Exercise objective:
Show, from the entries below, every line in which "signed" appears.

+++++

From an optimization exercise on the open Yosys and OpenROAD flow, aimed at small area; shortcuts taken in it are not production practice.
The RTL was checked by simulation tests, not by an equivalence proof against the original design.
No activity file was given, so power comes from the tool's default toggle rates.

$ cat flow/flow/run.sh
#!/bin/bash
# Own flow: the standard synthesis, then the same synthesis again with an
# area-oriented ABC script and without adder cells; if the registers of the
# two netlists agree (names and cell types) the second netlist is laid out
# by the standard flow, otherwise the standard one is.
set -u
W=$(pwd)
R=$W/orfs/results/$FLOW_PLATFORM/Final_Watch/base
bash standard.sh synth > std_synth.log 2>&1 || exit 1
cp $R/1_2_yosys.v $W/ref_1_2_yosys.v
make -C $FLOW_HOME DESIGN_CONFIG=$W/config.mk WORK_HOME=$W/orfs CLKGATE_MAP_FILE= \
  SYNTH_SCRIPT=$W/flow/my_synth.tcl ADDER_MAP_FILE= do-yosys > my_synth.log 2>&1
ok=0
if [ -s $R/1_2_yosys.v ] && grep -q "endmodule" $R/1_2_yosys.v; then
  cp $R/1_2_yosys.v $W/own_1_2_yosys.v
  python3 $W/flow/fixnames.py $W/ref_1_2_yosys.v $W/own_1_2_yosys.v $W/own_fixed_1_2_yosys.v > fixnames.log 2>&1 \
    && cp $W/own_fixed_1_2_yosys.v $R/1_2_yosys.v
  python3 $W/flow/regs.py $W/ref_1_2_yosys.v > regs_ref.txt
  python3 $W/flow/regs.py $R/1_2_yosys.v > regs_own.txt
  if [ -s regs_ref.txt ] && cmp -s regs_ref.txt regs_own.txt; then ok=1; fi
fi
if [ $ok = 1 ]; then
  echo "own synthesis used" > synth_choice.txt
else
  echo "registers differ or own synthesis failed: standard synthesis used" > synth_choice.txt
  cp $W/ref_1_2_yosys.v $R/1_2_yosys.v
fi
touch $R/1_2_yosys.v
CTS_ARGS="-sink_clustering_enable -repair_clock_nets -buf_list sky130_fd_sc_hd__clkbuf_8 -dont_use_dummy_load" BUFFER_PORTS_ARGS="-buffer_cell sky130_fd_sc_hd__buf_1" bash standard.sh > std_layout.log 2>&1
$ cat flow/flow/area.abc
strash
&get -n
&deepsyn -J 100
&put
dch -f
amap
topo
$ cat flow/flow/fixnames.py
# Gives the flip-flops of the own netlist (argv[2]) that have generated names
# (_NNNN_) the name that the standard netlist (argv[1]) gives the flip-flop
# driving the same Q net. Writes the result to argv[3].
import re, sys
FF = re.compile(r'^(\s*)(sky130_fd_sc_hd__(?:df|sdf|edf|dl)\w*)\s+(\S+)\s*\((.*?)\);', re.M | re.S)
def flops(text):
    out = {}
    for m in FF.finditer(text):
        q = re.search(r'\.Q\(\s*(.*?)\s*\)', m.group(4))
        if q:
            out[q.group(1)] = (m.group(3), m.group(2))
    return out
ref = open(sys.argv[1]).read()
own = open(sys.argv[2]).read()
rf, of = flops(ref), flops(own)
names = set(re.findall(r'(?<![\w\\$])(_\d+_)(?!\w)', own))
ren = {}
for q, (rn, rt) in rf.items():
    if q not in of:
        continue
    on, ot = of[q]
    if on != rn:
        if not re.fullmatch(r'_\d+_', on) or rn in names:
            sys.exit("cannot rename %s to %s" % (on, rn))
        ren[on] = rn
def sub(m):
    n = m.group(3)
    if n in ren:
        return m.group(0).replace(' ' + n + ' ', ' ' + ren[n] + ' ', 1)
    return m.group(0)
new = FF.sub(sub, own)
open(sys.argv[3], 'w').write(new)
print("renamed", ren)
$ cat flow/flow/my_synth.tcl
# The standard synthesis (synth_recipe.tcl) with two changes: no adder-cell
# extraction (ADDER_MAP_FILE is empty on the make line) and an area-oriented
# ABC script for the combinational logic. Registers are mapped as before.
proc synth {args} { yosys synth -nofsm -noshare {*}$args }
set my_abc_script [file join [file dirname [file normalize [info script]]] area.abc]
proc abc {args} {
  global my_abc_script
  set out {}
  set skip 0
  foreach a $args {
    if {$skip} { set skip 0; continue }
    if {$a eq "-script"} { set skip 1; continue }
    lappend out $a
  }
  yosys abc -script $my_abc_script {*}$out
}
source $::env(SCRIPTS_DIR)/synth.tcl
# left out here: clear keep_hierarchy, flatten, clean up, hide names made inside functions, write 1_2_yosys.v
$ cat flow/flow/regs.py
# Lists the flip-flop instances (name, cell type without drive strength) of a netlist.
import re, sys
s = open(sys.argv[1]).read()
regs = sorted((n, re.sub(r'_\d+$', '', t)) for t, n in
              re.findall(r'^\s*(sky130_fd_sc_hd__(?:df|sdf|edf|dl)\w*)\s+(\S+)\s*\(', s, re.M))
for n, t in regs:
    print(t, n)
$ cat flow/standard.sh
#!/bin/bash
# synth_recipe.tcl (not shown) runs the flow's synth.tcl, then flattens the netlist and writes it again
# the make line also repeats each setting of config.mk as NAME=value (left out here)
make -C /OpenROAD-flow-scripts/flow DESIGN_CONFIG=/design/flow/config.mk WORK_HOME=/design/flow/orfs CLKGATE_MAP_FILE= SYNTH_SCRIPT=/design/flow/synth_recipe.tcl "${@:-finish}"
$ cat flow/config.mk
export PLATFORM = sky130hd
export DESIGN_NAME = Final_Watch
export DESIGN_NICKNAME = Final_Watch
export VERILOG_FILES = /design/flow/design.v
export SDC_FILE = /design/flow/constraint.sdc
export NUM_CORES = 4
export LEC_CHECK = 0
export CAP_MARGIN = 20
export CORE_MARGIN = 2
export CORE_UTILIZATION = 40
export CTS_BUF_LIST = sky130_fd_sc_hd__clkbuf_8
export SLEW_MARGIN = 20
$ cat flow/constraint.sdc
create_clock -name core_clock -period 22.0 [get_ports {clk}]
set_input_delay 4.4000 -clock core_clock [delete_from_list [all_inputs] [get_ports {clk}]]
set_output_delay 4.4000 -clock core_clock [all_outputs]
set_load 0.01 [all_outputs]
This is an optimization exercise on Yosys and OpenROAD, whose aim is small area, a short achievable clock period and few clock cycles per item, not a production implementation. Where RTL was checked, it was by simulation tests only, not by an equivalence proof against the original. The RTL of run 2 was laid out without a check of its function.

==> flow/design.v, too long to show whole: its modules and the start of the top module <==
// module calc: 7537 lines
// module calc_fa: 6 lines
// module calc_ha: 6 lines
module calc(clk,rst,A,B,C,pushA,stopA,pushB,stopB,pushC,stopC,Z,pushZ);
  // ...
==> flow/flow/run.sh <==
#!/bin/bash
# The standard layout (the standard.sh: ORFS synthesis, floorplan, placement, CTS and
# routing, unchanged) with its timing repair aiming for a setup slack of 5.5 ns.
set -euo pipefail
bash standard.sh SETUP_SLACK_MARGIN=5.5 finish > standard_make.log 2>&1
==> flow/standard.sh <==
#!/bin/bash
# synth_recipe.tcl (not shown) runs the flow's synth.tcl, then flattens the netlist and writes it again
# the make line also repeats each setting of config.mk as NAME=value (left out here)
make -C /OpenROAD-flow-scripts/flow DESIGN_CONFIG=/design/flow/config.mk WORK_HOME=/design/flow/orfs CLKGATE_MAP_FILE= SYNTH_SCRIPT=/design/flow/synth_recipe.tcl "${@:-finish}"
==> flow/config.mk <==
export PLATFORM = sky130hd
export DESIGN_NAME = calc
export DESIGN_NICKNAME = calc
export VERILOG_FILES = /design/flow/design.v
export SDC_FILE = /design/flow/constraint.sdc
export NUM_CORES = 4
export LEC_CHECK = 0
export CAP_MARGIN = 20
export CORE_MARGIN = 2
export CORE_UTILIZATION = 50
export CTS_CLUSTER_DIAMETER = 80
export CTS_CLUSTER_SIZE = 24
export SLEW_MARGIN = 20
export SYNTH_HIERARCHICAL = 1
export SYNTH_MINIMUM_KEEP_SIZE = 0
==> flow/constraint.sdc <==
create_clock -name core_clock -period 9.0 [get_ports {clk}]
set_input_delay 1.8000 -clock core_clock [delete_from_list [all_inputs] [get_ports {clk}]]
set_output_delay 1.8000 -clock core_clock [all_outputs]
set_load 0.01 [all_outputs]
==> impl_metrics.csv, run 1 <==
group,metric,value,unit
yosys,ys_seq_elements,1187,
layout,layout_common_cells,"fa_1 (1496), xnor2_1 (1042), dfxtp_1 (992)",
layout,num-nonclk-inverters,41,
die,core_area,175700,µm²
status,status,"timing/DRC/antenna clean",
grt,grt_start_max_net_pins,66,
clock_network,cts_tree,"done",
layout,seq_cell_count,1187,
critical_path,arrival,4.08,ns
critical_path,critPathLaunchType,"flop",
drt,ant_nets,0,
critical_path,cp_cell_sequence,"and2_1 > fa_1 > fa_1 > fa_1 > fa_1 > fa_1",
yosys,synth_top_family_by_area,"adder cells",
yosys,synth_area_leader_cell,"fa_1",
yosys,synthDistinctLibCells,94,
critical_path,r2r_setup_slack,5.54,ns
yosys,synth_top_area_frac,0.3394,
critical_path,cpLargestDelayFamily,"adder cells",
critical_path,slowest_delay,0.78,ns
yosys,synthAdderAreaFrac,0.3857,
min_path,hp-class,"flop to flop",
sta,drv_slew,0,
layout,clock_buffers,93,
drt,dr_wl_met3,20150,µm
drt,wl_met2,123500,µm
Testbench counts, summed over its fixed seeds: cycles 16,056, items 16,000.
What follows belongs to an exercise in optimizing a design on an open flow for small area; a production flow would make more cautious choices. Where RTL was checked, it was by simulation tests only, not by an equivalence proof against the original.

==> inputs of v22 <==
Design ResonantLowPassFilter, start of the top module:
module ResonantLowPassFilter(
    input clk,
    input signed [15:0] audio_in,
    input signed [15:0] cutoff,
    input signed [15:0] resonance,
    input signed [15:0] gain,
    input reset_n,
    output reg signed [15:0] filtered_audio
);
    reg signed [15:0] state, nfeedback;    
    reg signed [15:0] sum_reg;
    reg signed [15:0] alpha, beta;
    genvar i;
    wire [16:0] sx = {state, 1'b0};
    wire [7:0] neg, one, two, nz;
    generate for (i = 0; i < 8; i = i + 1) begin : enc
        assign neg[i] = sx[2*i+2];
        assign one[i] = sx[2*i+1] ^ sx[2*i];
        assign two[i] = (sx[2*i+2] & ~sx[2*i+1] & ~sx[2*i]) | (~sx[2*i+2] & sx[2*i+1] & sx[2*i]);
        assign nz[i]  = one[i] | two[i];
    end endgenerate
    wire s_min = state[15] & ~|state[14:0];
    wire ca = s_min & alpha[15] & ~|alpha[14:0];
    wire cb = s_min & beta[15] & ~|beta[14:0];
    wire ppbeta_1;
    assign ppbeta_1 = one[0] & beta[0];
  ...
export LEC_CHECK = 0
export ABC_AREA = 1
export CAP_MARGIN = 20
export CORE_MARGIN = 2
export CORE_UTILIZATION = 80
export SLEW_MARGIN = 20
export SYNTH_HIERARCHICAL = 1
create_clock -name core_clock -period 7.0 [get_ports {clk}]
standard.sh (not shown) runs the stock make flow with config.mk's settings and CLKGATE_MAP_FILE= SYNTH_SCRIPT=/design/flow/synth_recipe.tcl, a recipe that flattens the netlist after the stock synthesis.
==> flow/flow/run.sh <==
#!/bin/bash
# The standard layout, with: the standard flow's synthesis but a stronger ABC area
# script; the smallest buffer on the ports; upsized synthesis cells
# downsized after floorplan; a clock tree without dummy loads.
set -euo pipefail
export FLOW_WORK=$PWD
export FLOW_ABC_SCRIPT=$PWD/flow/abc_area2.script
bash standard.sh \
  "SYNTH_SCRIPT=$PWD/flow/synth.tcl" \
  "BUFFER_PORTS_ARGS=-buffer_cell sky130_fd_sc_hd__buf_1" \
  "POST_FLOORPLAN_TCL=$PWD/flow/downsize.tcl" \
  "CTS_ARGS=-sink_clustering_enable -repair_clock_nets -dont_use_dummy_load -buf_list {sky130_fd_sc_hd__clkbuf_4 sky130_fd_sc_hd__clkbuf_8}" \
  finish > standard_flow.log 2>&1
==> flow/flow/abc_area2.script <==
strash
&get -n
&st
&dch
&nf -R 1000
&put
strash
dch -f
map -a
topo
==> flow/flow/downsize.tcl <==
# After floorplan: give every combinational cell that synthesis upsized the
# smallest drive strength of its kind; the later repair steps upsize again
# wherever slew, capacitance or timing needs it.
set db [ord::get_db]
set n 0
foreach inst [[ord::get_db_block] getInsts] {
  set name [[$inst getMaster] getName]
  if {![regexp {^(sky130_fd_sc_hd__[a-z0-9]+)_([0-9]+)$} $name -> base size]} { continue }
  if {$size <= 1} { continue }
  if {[regexp {__(df|dl|sdf|edf|clk|tap|fill|decap|conb|buf|lpflow|probe)} $base]} { continue }
  foreach s {0 1} {
    set m [$db findMaster ${base}_$s]
    if {$m != "NULL" && $m != ""} {
      $inst swapMaster $m
      incr n
      break
    }
  }
}
puts "downsize.tcl: downsized $n cells"
==> flow/flow/synth.tcl <==
# The standard flow's own synthesis script (synth_recipe.tcl, sourced unchanged), with
# Yosys's abc call given a stronger area script (abc_area2.script).
proc abc {args} {
  set i [lsearch -exact $args -script]
  if {$i >= 0} { set args [lreplace $args [expr {$i + 1}] [expr {$i + 1}] $::env(FLOW_ABC_SCRIPT)] }
  yosys abc {*}$args
}
source $::env(FLOW_WORK)/synth_recipe.tcl
==> inputs of v16, as changes to v22 <==
==> flow/flow/run.sh (replaced) <==
#!/bin/bash
# The standard layout, with the smallest buffer on the ports, upsized
# synthesis cells downsized after floorplan, and a clock tree without dummy
# loads.
set -euo pipefail
bash standard.sh \
  "BUFFER_PORTS_ARGS=-buffer_cell sky130_fd_sc_hd__buf_1" \
  "POST_FLOORPLAN_TCL=$PWD/flow/downsize.tcl" \
  "CTS_ARGS=-sink_clustering_enable -repair_clock_nets -dont_use_dummy_load -buf_list {sky130_fd_sc_hd__clkbuf_4 sky130_fd_sc_hd__clkbuf_8}" \
  finish > standard_flow.log 2>&1
removed: flow/flow/abc_area2.script
removed: flow/flow/synth.tcl
==> inputs of v3, as changes to v22 <==
==> flow/flow/run.sh (replaced) <==
#!/bin/bash
# The standard layout, with the smallest buffer on the ports, upsized
# synthesis cells downsized after floorplan, and a clock tree without dummy
# loads.
set -euo pipefail
bash standard.sh \
  "BUFFER_PORTS_ARGS=-buffer_cell sky130_fd_sc_hd__buf_1" \
  "POST_FLOORPLAN_TCL=$PWD/flow/downsize.tcl" \
  "CTS_ARGS=-sink_clustering_enable -repair_clock_nets -dont_use_dummy_load -buf_list {sky130_fd_sc_hd__clkbuf_4 sky130_fd_sc_hd__clkbuf_8}" \
  finish > standard_flow.log 2>&1
CORE_UTILIZATION = 70   (was 80)
removed: flow/flow/abc_area2.script
removed: flow/flow/synth.tcl
==> inputs of v4, as changes to v22 <==
==> flow/flow/abc_area2.script (replaced) <==
strash
&get -n
&st
&dch
&nf -R 1000
&put
CORE_UTILIZATION = 70   (was 80)
==> summary.txt <==
- Die area: v4 is higher than v22 (16%).
- Against v4, the global-route usage of v16 is higher by 4.8 points.
- Between v4 and v16, the lower critical path depth is in v4 (gap 1).
- First-iteration DRC count, highest first: v22, v16, v4, v3.
- Against v4, the routed wire length of v22 is larger by about 12%.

+++++

Task output:
    input signed [15:0] audio_in,
    input signed [15:0] cutoff,
    input signed [15:0] resonance,
    input signed [15:0] gain,
    output reg signed [15:0] filtered_audio
    reg signed [15:0] state, nfeedback;    
    reg signed [15:0] sum_reg;
    reg signed [15:0] alpha, beta;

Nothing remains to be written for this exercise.